What happened to growth

This morning’s GDP numbers for the 4th quarter of 2005 were quite a shock: growth slowed to 1.1% (a rate we used to call a “growth recession” — still positive but not enought absorb the growing population). According to the BEA News Release: Gross Domestic Product:

The deceleration in real GDP growth in the fourth quarter primarily reflected a deceleration in PCE [personal consumption expenditures], an acceleration in imports, a downturn in federal government spending, and decelerations in equipment and software and in residential fixed investment that were partly offset by an upturn in private inventory investment.
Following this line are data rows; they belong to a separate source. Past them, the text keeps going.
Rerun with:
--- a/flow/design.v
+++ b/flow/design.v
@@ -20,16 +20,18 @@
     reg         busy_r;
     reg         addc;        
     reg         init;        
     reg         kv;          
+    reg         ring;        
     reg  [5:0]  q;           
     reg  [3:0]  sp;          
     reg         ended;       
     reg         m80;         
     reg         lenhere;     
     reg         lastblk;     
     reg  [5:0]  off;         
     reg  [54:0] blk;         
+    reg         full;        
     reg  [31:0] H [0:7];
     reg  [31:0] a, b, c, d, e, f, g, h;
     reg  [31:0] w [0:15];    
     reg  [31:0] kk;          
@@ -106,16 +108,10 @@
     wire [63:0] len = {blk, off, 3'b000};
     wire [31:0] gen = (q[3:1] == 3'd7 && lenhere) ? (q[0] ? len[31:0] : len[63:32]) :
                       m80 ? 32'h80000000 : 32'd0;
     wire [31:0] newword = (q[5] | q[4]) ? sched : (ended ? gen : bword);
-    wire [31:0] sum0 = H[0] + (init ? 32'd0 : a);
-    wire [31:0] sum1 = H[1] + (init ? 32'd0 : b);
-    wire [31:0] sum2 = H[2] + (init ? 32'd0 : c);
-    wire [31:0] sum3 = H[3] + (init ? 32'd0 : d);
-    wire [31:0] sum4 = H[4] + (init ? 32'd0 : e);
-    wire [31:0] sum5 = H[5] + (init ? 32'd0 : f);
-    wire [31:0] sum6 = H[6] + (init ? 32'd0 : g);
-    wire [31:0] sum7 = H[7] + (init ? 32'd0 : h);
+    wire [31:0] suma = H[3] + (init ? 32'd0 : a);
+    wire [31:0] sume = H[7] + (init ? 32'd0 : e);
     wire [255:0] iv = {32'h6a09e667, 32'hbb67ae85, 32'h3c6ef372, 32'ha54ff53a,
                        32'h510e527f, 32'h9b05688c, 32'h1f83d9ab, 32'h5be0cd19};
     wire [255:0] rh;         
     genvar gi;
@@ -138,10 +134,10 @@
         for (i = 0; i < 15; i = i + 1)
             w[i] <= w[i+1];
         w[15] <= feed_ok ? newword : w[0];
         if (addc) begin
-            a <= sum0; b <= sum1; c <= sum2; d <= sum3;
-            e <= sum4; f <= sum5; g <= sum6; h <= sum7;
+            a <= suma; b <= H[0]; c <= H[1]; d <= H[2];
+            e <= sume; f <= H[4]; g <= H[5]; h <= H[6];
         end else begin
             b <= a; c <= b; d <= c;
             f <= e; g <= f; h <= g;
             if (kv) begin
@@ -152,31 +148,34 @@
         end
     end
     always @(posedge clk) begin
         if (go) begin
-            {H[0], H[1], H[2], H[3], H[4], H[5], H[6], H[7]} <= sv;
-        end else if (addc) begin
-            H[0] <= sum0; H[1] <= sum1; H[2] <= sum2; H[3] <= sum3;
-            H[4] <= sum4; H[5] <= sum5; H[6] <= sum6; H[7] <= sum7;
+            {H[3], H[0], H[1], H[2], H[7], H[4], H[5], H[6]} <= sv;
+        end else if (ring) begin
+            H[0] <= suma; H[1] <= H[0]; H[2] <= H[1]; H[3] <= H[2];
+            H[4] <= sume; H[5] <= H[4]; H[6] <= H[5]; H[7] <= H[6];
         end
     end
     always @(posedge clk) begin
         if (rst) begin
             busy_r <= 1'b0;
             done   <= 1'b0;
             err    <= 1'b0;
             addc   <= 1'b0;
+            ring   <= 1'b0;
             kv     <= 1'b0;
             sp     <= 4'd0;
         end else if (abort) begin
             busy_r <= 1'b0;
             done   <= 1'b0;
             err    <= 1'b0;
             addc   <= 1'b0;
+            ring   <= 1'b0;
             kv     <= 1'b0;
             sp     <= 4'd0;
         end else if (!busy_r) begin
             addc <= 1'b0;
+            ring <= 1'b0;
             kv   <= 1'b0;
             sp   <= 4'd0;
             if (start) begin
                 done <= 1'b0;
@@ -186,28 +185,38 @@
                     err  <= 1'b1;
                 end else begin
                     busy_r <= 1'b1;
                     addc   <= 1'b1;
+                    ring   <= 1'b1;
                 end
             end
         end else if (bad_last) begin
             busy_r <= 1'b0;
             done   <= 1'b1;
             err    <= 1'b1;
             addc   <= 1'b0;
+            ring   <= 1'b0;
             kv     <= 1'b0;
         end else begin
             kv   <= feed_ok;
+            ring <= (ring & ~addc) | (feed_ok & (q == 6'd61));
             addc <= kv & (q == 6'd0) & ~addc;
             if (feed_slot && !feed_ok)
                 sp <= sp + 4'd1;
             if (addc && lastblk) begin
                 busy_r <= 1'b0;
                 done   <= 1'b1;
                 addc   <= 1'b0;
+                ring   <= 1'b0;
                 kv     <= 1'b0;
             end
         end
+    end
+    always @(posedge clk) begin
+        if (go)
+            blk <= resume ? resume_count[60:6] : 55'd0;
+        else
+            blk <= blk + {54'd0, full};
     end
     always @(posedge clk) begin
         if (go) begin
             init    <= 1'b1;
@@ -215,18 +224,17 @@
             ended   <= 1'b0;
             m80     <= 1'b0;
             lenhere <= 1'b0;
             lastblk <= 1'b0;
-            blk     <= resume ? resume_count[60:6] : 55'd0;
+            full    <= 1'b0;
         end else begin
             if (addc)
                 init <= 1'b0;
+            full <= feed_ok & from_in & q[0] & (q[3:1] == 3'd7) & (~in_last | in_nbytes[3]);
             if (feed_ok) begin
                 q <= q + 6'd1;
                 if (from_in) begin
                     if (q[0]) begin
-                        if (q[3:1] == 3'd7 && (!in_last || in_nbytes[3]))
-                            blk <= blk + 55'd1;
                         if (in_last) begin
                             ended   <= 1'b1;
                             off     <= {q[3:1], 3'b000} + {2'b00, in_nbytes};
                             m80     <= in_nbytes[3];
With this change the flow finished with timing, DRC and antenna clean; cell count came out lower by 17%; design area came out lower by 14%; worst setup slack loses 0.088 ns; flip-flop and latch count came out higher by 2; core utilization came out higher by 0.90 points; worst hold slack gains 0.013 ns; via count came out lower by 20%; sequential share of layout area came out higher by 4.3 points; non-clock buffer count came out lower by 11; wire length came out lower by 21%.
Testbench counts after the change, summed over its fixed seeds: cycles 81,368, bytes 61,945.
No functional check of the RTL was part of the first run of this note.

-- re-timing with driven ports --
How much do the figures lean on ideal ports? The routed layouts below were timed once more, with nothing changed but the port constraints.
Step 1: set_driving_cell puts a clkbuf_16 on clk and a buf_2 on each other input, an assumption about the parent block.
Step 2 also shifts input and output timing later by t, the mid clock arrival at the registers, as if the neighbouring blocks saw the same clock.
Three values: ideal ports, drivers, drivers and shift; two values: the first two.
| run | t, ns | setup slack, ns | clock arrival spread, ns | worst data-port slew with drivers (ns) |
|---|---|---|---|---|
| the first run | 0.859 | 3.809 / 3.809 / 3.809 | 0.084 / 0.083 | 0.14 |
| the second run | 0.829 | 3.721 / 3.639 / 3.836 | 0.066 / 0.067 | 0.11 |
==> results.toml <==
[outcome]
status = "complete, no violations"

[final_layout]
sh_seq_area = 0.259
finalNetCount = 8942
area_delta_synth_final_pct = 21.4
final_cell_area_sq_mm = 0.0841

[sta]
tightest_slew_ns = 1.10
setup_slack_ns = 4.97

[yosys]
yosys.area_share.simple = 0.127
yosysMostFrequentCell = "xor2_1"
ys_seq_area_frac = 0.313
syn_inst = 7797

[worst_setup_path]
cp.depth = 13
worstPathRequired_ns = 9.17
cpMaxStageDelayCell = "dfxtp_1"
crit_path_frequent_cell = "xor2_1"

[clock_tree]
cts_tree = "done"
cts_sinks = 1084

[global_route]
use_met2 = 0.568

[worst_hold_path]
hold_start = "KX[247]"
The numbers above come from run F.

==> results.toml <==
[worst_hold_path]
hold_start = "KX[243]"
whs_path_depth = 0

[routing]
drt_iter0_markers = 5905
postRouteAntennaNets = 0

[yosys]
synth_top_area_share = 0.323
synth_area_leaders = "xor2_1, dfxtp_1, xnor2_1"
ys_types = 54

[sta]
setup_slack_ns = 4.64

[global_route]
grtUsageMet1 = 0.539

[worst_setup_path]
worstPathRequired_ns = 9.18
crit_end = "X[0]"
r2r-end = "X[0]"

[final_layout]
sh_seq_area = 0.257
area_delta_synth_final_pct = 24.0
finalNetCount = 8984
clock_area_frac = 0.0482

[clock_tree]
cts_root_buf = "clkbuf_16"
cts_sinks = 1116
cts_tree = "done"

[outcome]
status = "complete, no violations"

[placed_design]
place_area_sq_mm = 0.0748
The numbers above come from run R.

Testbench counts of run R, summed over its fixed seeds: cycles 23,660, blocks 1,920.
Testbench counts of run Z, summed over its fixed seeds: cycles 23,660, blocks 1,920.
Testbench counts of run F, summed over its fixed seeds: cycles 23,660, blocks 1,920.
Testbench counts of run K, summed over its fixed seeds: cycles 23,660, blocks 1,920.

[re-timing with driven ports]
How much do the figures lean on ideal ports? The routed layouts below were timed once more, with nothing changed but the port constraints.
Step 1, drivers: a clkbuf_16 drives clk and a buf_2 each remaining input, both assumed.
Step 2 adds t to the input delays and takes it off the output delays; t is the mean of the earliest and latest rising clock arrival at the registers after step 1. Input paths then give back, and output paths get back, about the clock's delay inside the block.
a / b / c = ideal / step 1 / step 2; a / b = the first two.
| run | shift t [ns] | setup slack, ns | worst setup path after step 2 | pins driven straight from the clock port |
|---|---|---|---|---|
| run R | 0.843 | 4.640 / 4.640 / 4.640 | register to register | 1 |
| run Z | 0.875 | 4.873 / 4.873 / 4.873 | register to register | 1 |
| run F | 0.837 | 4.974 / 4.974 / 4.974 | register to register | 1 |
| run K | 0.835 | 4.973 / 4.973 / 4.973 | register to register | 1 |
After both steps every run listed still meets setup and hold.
Source: an optimization exercise on an open RTL-to-GDS flow (aim: small area, a short achievable clock period and few clock cycles per item). Production flows keep margins and buffers that such runs may drop.
Function was checked by simulation only, so behaviour that the tests miss may differ from the original.

==> inputs of job 2914 <==
## filigree_lane
module filigree_lane (
    input  wire        clk,
    input  wire        rst,
    input  wire        cfg_we,
    input  wire [7:0]  cfg_addr,
    input  wire [31:0] cfg_wdata,
    input  wire        in_valid,
    output wire        in_ready,
    input  wire [23:0] v0,
    input  wire [23:0] v1,
    input  wire [23:0] v2,
    input  wire [23:0] v3,
    output reg         out_valid,
    output reg  [23:0] y,
    output reg         sat,
    output reg         ovf
);
Settings: LEC_CHECK=0, ABC_AREA=1, CAP_MARGIN=20, CORE_MARGIN=2, CORE_UTILIZATION=30, SLEW_MARGIN=20; clock period 27.0 ns.
run.sh (not shown) runs the stock make flow with config.mk's settings and CLKGATE_MAP_FILE= SYNTH_SCRIPT=/design/flow/synth_recipe.tcl, a recipe that flattens the netlist after the stock synthesis.
==> job 7141: changes against job 2914 <==
--- a/flow/design.v
+++ b/flow/design.v
@@ -232,17 +232,14 @@
         if (rst) begin
             state     <= ST_IDLE;
             sec       <= 2'd0;
             bfull     <= 1'b0;
             xv        <= 1'b0;
             cpend     <= 1'b0;
             out_valid <= 1'b0;
-            y         <= 24'd0;
-            sat       <= 1'b0;
-            ovf       <= 1'b0;
             nsec      <= 3'd1;
             out_max   <= 24'sh7FFFFF;
             out_min   <= 24'sh800000;
             for (j = 0; j < 4; j = j + 1) begin
                 wgt[j]   <= (j == 0) ? 32'sh1000_0000 : 32'sd0;
                 cb0[j]   <= 32'sh1000_0000;
                 cb1[j]   <= 32'sd0;
@@ -303,72 +300,68 @@
                 vb2   <= v2;
                 vb3   <= v3;
                 bfull <= 1'b1;
                 xv    <= 1'b0;
             end
             state <= nstate;
             sec   <= nsec_i;
-            oc0   <= n_b0w ? wgt[3] : cb0[nsec_i];
-            oc1   <= n_wm ? wgt[2] : cb1[n_psec];
-            oc2   <= cb2[n_psec];
-            oa1   <= n_wm ? wgt[0] : ca1[n_psec];
-            oa2   <= n_wm ? wgt[1] : ca2[n_psec];
-            bsh0  <= n_b0w ? 5'd8 : (5'd8 - {sexp[nsec_i][3], sexp[nsec_i]});
-            bsh1  <= n_wm ? 5'd8 : (5'd8 - {sexp[n_psec][3], sexp[n_psec]});
-            bsh2  <= 5'd8 - {sexp[n_psec][3], sexp[n_psec]};
-            wm    <= n_wm;
-            b0w   <= n_b0w;
-            if (n_wm) begin
-                bq1 <= accept ? {{6{v2[23]}}, v2, 8'd0} : {{6{vb2[23]}}, vb2, 8'd0};
-            end else if (is_sec) begin
-                bq1 <= bd;
-                bq2 <= bd;
-            end
             case (state)
                 ST_WA: begin
                     xn <= xsum3;
-                    bd <= {{6{vb3[23]}}, vb3, 8'd0};
                 end
                 ST_WB: begin
-                    bd <= xsum;
                     if (!accept) bfull <= 1'b0;
                 end
                 ST_SEC: begin
                     if (sec == 2'd0) begin
                         if (bfull) begin
                             xn <= xsum3;
                             xv <= 1'b1;
                         end
-                        ovf_r <= acc_hi | acc_lo | y_hi | y_lo;
                     end else begin
                         p1[sec - 2'd1]  <= n1s;
                         p2[sec - 2'd1]  <= n2s;
                         cgt[sec - 2'd1] <= l_gt;
                         cne[sec - 2'd1] <= l_ne;
-                        ovf_r <= ovf_r | acc_hi | acc_lo | y_hi | y_lo | n_sat;
                     end
-                    ysec <= ysat;
-                    if (last)
-                        bd <= {{6{vb3[23]}}, vb3, 8'd0};    
-                    else
-                        bd <= {{6{ysat[23]}}, ysat, 8'd0};
                 end
                 ST_FIN: begin  
                     p1[sec]   <= n1s;
                     p2[sec]   <= n2s;
                     for (j = 0; j < 4; j = j + 1)
                         kp[j] <= keep[j];
                     cpend     <= 1'b1;
                     out_valid <= 1'b1;
-                    y         <= ylim;
-                    sat       <= lim_hi | lim_lo;
-                    ovf       <= ovf_r | n_sat;
                     if (bfull && xv) begin
-                        bd <= xsum;
                         if (!accept) bfull <= 1'b0;
                     end
                 end
                 default: ;
             endcase
         end
     end
+    always @(posedge clk) begin
+        oc0  <= n_b0w ? wgt[3] : cb0[nsec_i];
+        oc1  <= n_wm ? wgt[2] : cb1[n_psec];
+        oc2  <= cb2[n_psec];
+        oa1  <= n_wm ? wgt[0] : ca1[n_psec];
+        oa2  <= n_wm ? wgt[1] : ca2[n_psec];
+        bsh0 <= n_b0w ? 5'd8 : (5'd8 - {sexp[nsec_i][3], sexp[nsec_i]});
+        bsh1 <= n_wm ? 5'd8 : (5'd8 - {sexp[n_psec][3], sexp[n_psec]});
+        bsh2 <= 5'd8 - {sexp[n_psec][3], sexp[n_psec]};
+        wm   <= n_wm;
+        b0w  <= n_b0w;
+        bq1  <= n_wm ? (accept ? {{6{v2[23]}}, v2, 8'd0} : {{6{vb2[23]}}, vb2, 8'd0}) : bd;
+        bq2  <= bd;
+        if (is_wb || is_fin)
+            bd <= xsum;
+        else if (is_sec && !last)
+            bd <= {{6{ysat[23]}}, ysat, 8'd0};
+        else
+            bd <= {{6{vb3[23]}}, vb3, 8'd0};
+        ysec  <= ysat;
+        ovf_r <= (sec != 2'd0 && (ovf_r || n_sat)) || acc_hi || acc_lo || y_hi || y_lo;
+        y     <= ylim;
+        sat   <= lim_hi | lim_lo;
+        ovf   <= ovf_r | n_sat;
+    end
 endmodule
==> flow/flow/run.sh (new file) <==
#!/bin/bash
set -euo pipefail
export SETUP_SLACK_MARGIN=14
bash standard.sh > standard_flow.log 2>&1
==> flow/standard.sh (new file) <==
#!/bin/bash
# synth_recipe.tcl (not shown) runs the flow's synth.tcl, then flattens the netlist and writes it again
# the make line also repeats each setting of config.mk as NAME=value (left out here)
make -C /OpenROAD-flow-scripts/flow DESIGN_CONFIG=/design/flow/config.mk WORK_HOME=/design/flow/orfs CLKGATE_MAP_FILE= SYNTH_SCRIPT=/design/flow/synth_recipe.tcl "${@:-finish}"
removed: flow/run.sh
==> job 6766: changes against job 2914 <==
--- a/flow/design.v
+++ b/flow/design.v
@@ -232,17 +232,14 @@
         if (rst) begin
             state     <= ST_IDLE;
             sec       <= 2'd0;
             bfull     <= 1'b0;
             xv        <= 1'b0;
             cpend     <= 1'b0;
             out_valid <= 1'b0;
-            y         <= 24'd0;
-            sat       <= 1'b0;
-            ovf       <= 1'b0;
             nsec      <= 3'd1;
             out_max   <= 24'sh7FFFFF;
             out_min   <= 24'sh800000;
             for (j = 0; j < 4; j = j + 1) begin
                 wgt[j]   <= (j == 0) ? 32'sh1000_0000 : 32'sd0;
                 cb0[j]   <= 32'sh1000_0000;
                 cb1[j]   <= 32'sd0;
@@ -303,72 +300,68 @@
                 vb2   <= v2;
                 vb3   <= v3;
                 bfull <= 1'b1;
                 xv    <= 1'b0;
             end
             state <= nstate;
             sec   <= nsec_i;
-            oc0   <= n_b0w ? wgt[3] : cb0[nsec_i];
-            oc1   <= n_wm ? wgt[2] : cb1[n_psec];
-            oc2   <= cb2[n_psec];
-            oa1   <= n_wm ? wgt[0] : ca1[n_psec];
-            oa2   <= n_wm ? wgt[1] : ca2[n_psec];
-            bsh0  <= n_b0w ? 5'd8 : (5'd8 - {sexp[nsec_i][3], sexp[nsec_i]});
-            bsh1  <= n_wm ? 5'd8 : (5'd8 - {sexp[n_psec][3], sexp[n_psec]});
-            bsh2  <= 5'd8 - {sexp[n_psec][3], sexp[n_psec]};
-            wm    <= n_wm;
-            b0w   <= n_b0w;
-            if (n_wm) begin
-                bq1 <= accept ? {{6{v2[23]}}, v2, 8'd0} : {{6{vb2[23]}}, vb2, 8'd0};
-            end else if (is_sec) begin
-                bq1 <= bd;
-                bq2 <= bd;
-            end
             case (state)
                 ST_WA: begin
                     xn <= xsum3;
-                    bd <= {{6{vb3[23]}}, vb3, 8'd0};
                 end
                 ST_WB: begin
-                    bd <= xsum;
                     if (!accept) bfull <= 1'b0;
                 end
                 ST_SEC: begin
                     if (sec == 2'd0) begin
                         if (bfull) begin
                             xn <= xsum3;
                             xv <= 1'b1;
                         end
-                        ovf_r <= acc_hi | acc_lo | y_hi | y_lo;
                     end else begin
                         p1[sec - 2'd1]  <= n1s;
                         p2[sec - 2'd1]  <= n2s;
                         cgt[sec - 2'd1] <= l_gt;
                         cne[sec - 2'd1] <= l_ne;
-                        ovf_r <= ovf_r | acc_hi | acc_lo | y_hi | y_lo | n_sat;
                     end
-                    ysec <= ysat;
-                    if (last)
-                        bd <= {{6{vb3[23]}}, vb3, 8'd0};    
-                    else
-                        bd <= {{6{ysat[23]}}, ysat, 8'd0};
                 end
                 ST_FIN: begin  
                     p1[sec]   <= n1s;
                     p2[sec]   <= n2s;
                     for (j = 0; j < 4; j = j + 1)
                         kp[j] <= keep[j];
                     cpend     <= 1'b1;
                     out_valid <= 1'b1;
-                    y         <= ylim;
-                    sat       <= lim_hi | lim_lo;
-                    ovf       <= ovf_r | n_sat;
                     if (bfull && xv) begin
-                        bd <= xsum;
                         if (!accept) bfull <= 1'b0;
                     end
                 end
                 default: ;
             endcase
         end
     end
+    always @(posedge clk) begin
+        oc0  <= n_b0w ? wgt[3] : cb0[nsec_i];
+        oc1  <= n_wm ? wgt[2] : cb1[n_psec];
+        oc2  <= cb2[n_psec];
+        oa1  <= n_wm ? wgt[0] : ca1[n_psec];
+        oa2  <= n_wm ? wgt[1] : ca2[n_psec];
+        bsh0 <= n_b0w ? 5'd8 : (5'd8 - {sexp[nsec_i][3], sexp[nsec_i]});
+        bsh1 <= n_wm ? 5'd8 : (5'd8 - {sexp[n_psec][3], sexp[n_psec]});
+        bsh2 <= 5'd8 - {sexp[n_psec][3], sexp[n_psec]};
+        wm   <= n_wm;
+        b0w  <= n_b0w;
+        bq1  <= n_wm ? (accept ? {{6{v2[23]}}, v2, 8'd0} : {{6{vb2[23]}}, vb2, 8'd0}) : bd;
+        bq2  <= bd;
+        if (is_wb || is_fin)
+            bd <= xsum;
+        else if (is_sec && !last)
+            bd <= {{6{ysat[23]}}, ysat, 8'd0};
+        else
+            bd <= {{6{vb3[23]}}, vb3, 8'd0};
+        ysec  <= ysat;
+        ovf_r <= (sec != 2'd0 && (ovf_r || n_sat)) || acc_hi || acc_lo || y_hi || y_lo;
+        y     <= ylim;
+        sat   <= lim_hi | lim_lo;
+        ovf   <= ovf_r | n_sat;
+    end
 endmodule
==> flow/flow/run.sh (new file) <==
#!/bin/bash
set -euo pipefail
export SETUP_SLACK_MARGIN=12
bash standard.sh > standard_flow.log 2>&1
==> flow/standard.sh (new file) <==
#!/bin/bash
# synth_recipe.tcl (not shown) runs the flow's synth.tcl, then flattens the netlist and writes it again
# the make line also repeats each setting of config.mk as NAME=value (left out here)
make -C /OpenROAD-flow-scripts/flow DESIGN_CONFIG=/design/flow/config.mk WORK_HOME=/design/flow/orfs CLKGATE_MAP_FILE= SYNTH_SCRIPT=/design/flow/synth_recipe.tcl "${@:-finish}"
removed: flow/run.sh
==> comparison table <==
|  | job 6766 | job 2914 | job 7141 |
|---|---|---|---|
| Status | no timing/DRC/antenna violations | no timing/DRC/antenna violations | no timing/DRC/antenna violations |
| Critical Path RT | 27790 ps | 27500 ps | 27790 ps |
| Final period util | 53.9% | 62.0% | 47.2% |
| Maximum clock rate | 68.7 MHz | 59.8 MHz | 78.5 MHz |
| Crit-path max cell delay | 860 ps | 1040 ps | 940 ps |
| Antenna violations before repair | 93 | 107 | 90 |
| Met2 wire length | 460000 microns | 445000 microns | 463000 microns |
| Startpoint of the most critical setup path | sec[0] | wm | oc0[25] |
| Final non-clock buffer share | 2.86% | 2.84% | 4.63% |
| CTS resizes | 84 | 0 | 876 |
| Antenna diode count | 63 | 35 | 63 |
| Clock network area share | 2.83% | 2.51% | 2.72% |
| Worst setup path endpoint | bd[36] | p2[2][35] | bd[36] |
| Area used by sequential logic in the layout | 0.0523 sq mm | 0.0554 sq mm | 0.0524 sq mm |
| Critical path depth | 74 | 56 | 63 |
Testbench counts of job 2914, summed over its fixed seeds: cycles 13,904, items 3,840.
Testbench counts of job 7141, summed over its fixed seeds: cycles 13,904, items 3,840.
Testbench counts of job 6766, summed over its fixed seeds: cycles 13,904, items 3,840.

## afterwards: timing with drivers on the ports
How much do the figures lean on ideal ports? The routed layouts below were timed once more, with nothing changed but the port constraints. Step 1 (the two cells are an assumption about what drives the block):
set clk [get_ports {clk}]
set_driving_cell -lib_cell sky130_fd_sc_hd__clkbuf_16 $clk
set_driving_cell -lib_cell sky130_fd_sc_hd__buf_2 [delete_from_list [all_inputs] $clk]
Step 2 times the ports against the registers' clock, not the clock port: input delays grow and output delays shrink by t, the midpoint of the rising clock arrivals with the driver on. a / b / c = ideal ports / drivers / drivers and shift; a / b = the first two.
run | t (ns) | setup WS [ns] | slew at the worst register clock pin (ns)
job 2914 | 1.027 | 10.273 / 10.273 / 10.273 | 0.09 / 0.09
job 7141 | 1.066 | 14.260 / 14.260 / 14.260 | 0.09 / 0.09
job 6766 | 1.063 | 12.452 / 12.452 / 12.452 | 0.09 / 0.09
After both steps every run listed still meets setup and hold.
Much of this was a large decline in purchases of durable goods (-17.5%) – especially autos. Spending on non-durable goods and services both increased (5.1% and 3.2% respectively). However, the biggest increase in services was in health care — not necessarily a good sign from long term growth.
And while the trade figures for only two of the three months of the quarter are out, BEA estimates there will be a decline in services exports for the quarter.
One worrisome part is the slow down in investment by businesses in equipment and software — down to only 3.5% compared to 10.6%. Most of that slow down was due to an absolute decline in purchasing of transportation equipment, but investments in IT equipment and software and in industrial equipment slowed slightly as well.
The stock market shrugged off the news but economists reactions were mixed. Some forecast high, rebound-type growth in the first quarter of 2006. Others predicted a continuing slow trend. Some even questioned the number, since this is the advanced estimate, and expect large revisions once more data is available.
I try not to read too much into a single data point. However, the projected decline in services exports will bear watching. This may be due to a decrease in tourism and travel – or due to a decline in our intangibles trade balance. Monthly trade figures for Dec 2005 (and consequently for the entire year) come out on Feb 10. I will be looking carefully at that data to see how our intangibles trade is holding up.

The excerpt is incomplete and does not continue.